[DATA FOR PROCESSING Boundary: Start]

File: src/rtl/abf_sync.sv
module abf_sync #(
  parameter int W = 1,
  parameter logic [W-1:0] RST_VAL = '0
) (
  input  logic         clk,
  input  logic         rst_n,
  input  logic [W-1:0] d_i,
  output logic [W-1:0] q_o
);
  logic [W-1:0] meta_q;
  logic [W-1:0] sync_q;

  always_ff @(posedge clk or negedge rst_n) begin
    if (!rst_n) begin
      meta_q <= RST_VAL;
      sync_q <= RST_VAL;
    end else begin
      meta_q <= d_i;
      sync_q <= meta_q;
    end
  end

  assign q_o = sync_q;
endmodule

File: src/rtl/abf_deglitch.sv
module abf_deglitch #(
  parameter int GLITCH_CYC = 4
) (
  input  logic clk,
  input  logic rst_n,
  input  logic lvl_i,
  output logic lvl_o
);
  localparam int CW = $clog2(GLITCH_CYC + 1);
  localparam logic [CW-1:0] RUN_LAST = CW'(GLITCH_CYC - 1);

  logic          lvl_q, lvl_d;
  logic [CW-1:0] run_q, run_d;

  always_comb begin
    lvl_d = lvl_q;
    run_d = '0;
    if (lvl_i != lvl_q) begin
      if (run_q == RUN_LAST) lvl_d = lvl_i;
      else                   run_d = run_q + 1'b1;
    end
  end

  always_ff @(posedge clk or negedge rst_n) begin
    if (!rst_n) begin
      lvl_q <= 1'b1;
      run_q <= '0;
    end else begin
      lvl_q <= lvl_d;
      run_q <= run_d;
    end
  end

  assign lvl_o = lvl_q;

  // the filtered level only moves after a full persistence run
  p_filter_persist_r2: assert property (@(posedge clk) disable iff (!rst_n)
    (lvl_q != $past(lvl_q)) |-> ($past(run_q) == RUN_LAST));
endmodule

[DATA FOR PROCESSING Boundary: End]

| EXERCISE OBJECTIVE |
Output the records above exactly as written.

| ANSWER FOR THE TASK |
File: src/rtl/abf_sync.sv
module abf_sync #(
  parameter int W = 1,
  parameter logic [W-1:0] RST_VAL = '0
) (
  input  logic         clk,
  input  logic         rst_n,
  input  logic [W-1:0] d_i,
  output logic [W-1:0] q_o
);
  logic [W-1:0] meta_q;
  logic [W-1:0] sync_q;

  always_ff @(posedge clk or negedge rst_n) begin
    if (!rst_n) begin
      meta_q <= RST_VAL;
      sync_q <= RST_VAL;
    end else begin
      meta_q <= d_i;
      sync_q <= meta_q;
    end
  end

  assign q_o = sync_q;
endmodule

File: src/rtl/abf_deglitch.sv
module abf_deglitch #(
  parameter int GLITCH_CYC = 4
) (
  input  logic clk,
  input  logic rst_n,
  input  logic lvl_i,
  output logic lvl_o
);
  localparam int CW = $clog2(GLITCH_CYC + 1);
  localparam logic [CW-1:0] RUN_LAST = CW'(GLITCH_CYC - 1);

  logic          lvl_q, lvl_d;
  logic [CW-1:0] run_q, run_d;

  always_comb begin
    lvl_d = lvl_q;
    run_d = '0;
    if (lvl_i != lvl_q) begin
      if (run_q == RUN_LAST) lvl_d = lvl_i;
      else                   run_d = run_q + 1'b1;
    end
  end

  always_ff @(posedge clk or negedge rst_n) begin
    if (!rst_n) begin
      lvl_q <= 1'b1;
      run_q <= '0;
    end else begin
      lvl_q <= lvl_d;
      run_q <= run_d;
    end
  end

  assign lvl_o = lvl_q;

  // the filtered level only moves after a full persistence run
  p_filter_persist_r2: assert property (@(posedge clk) disable iff (!rst_n)
    (lvl_q != $past(lvl_q)) |-> ($past(run_q) == RUN_LAST));
endmodule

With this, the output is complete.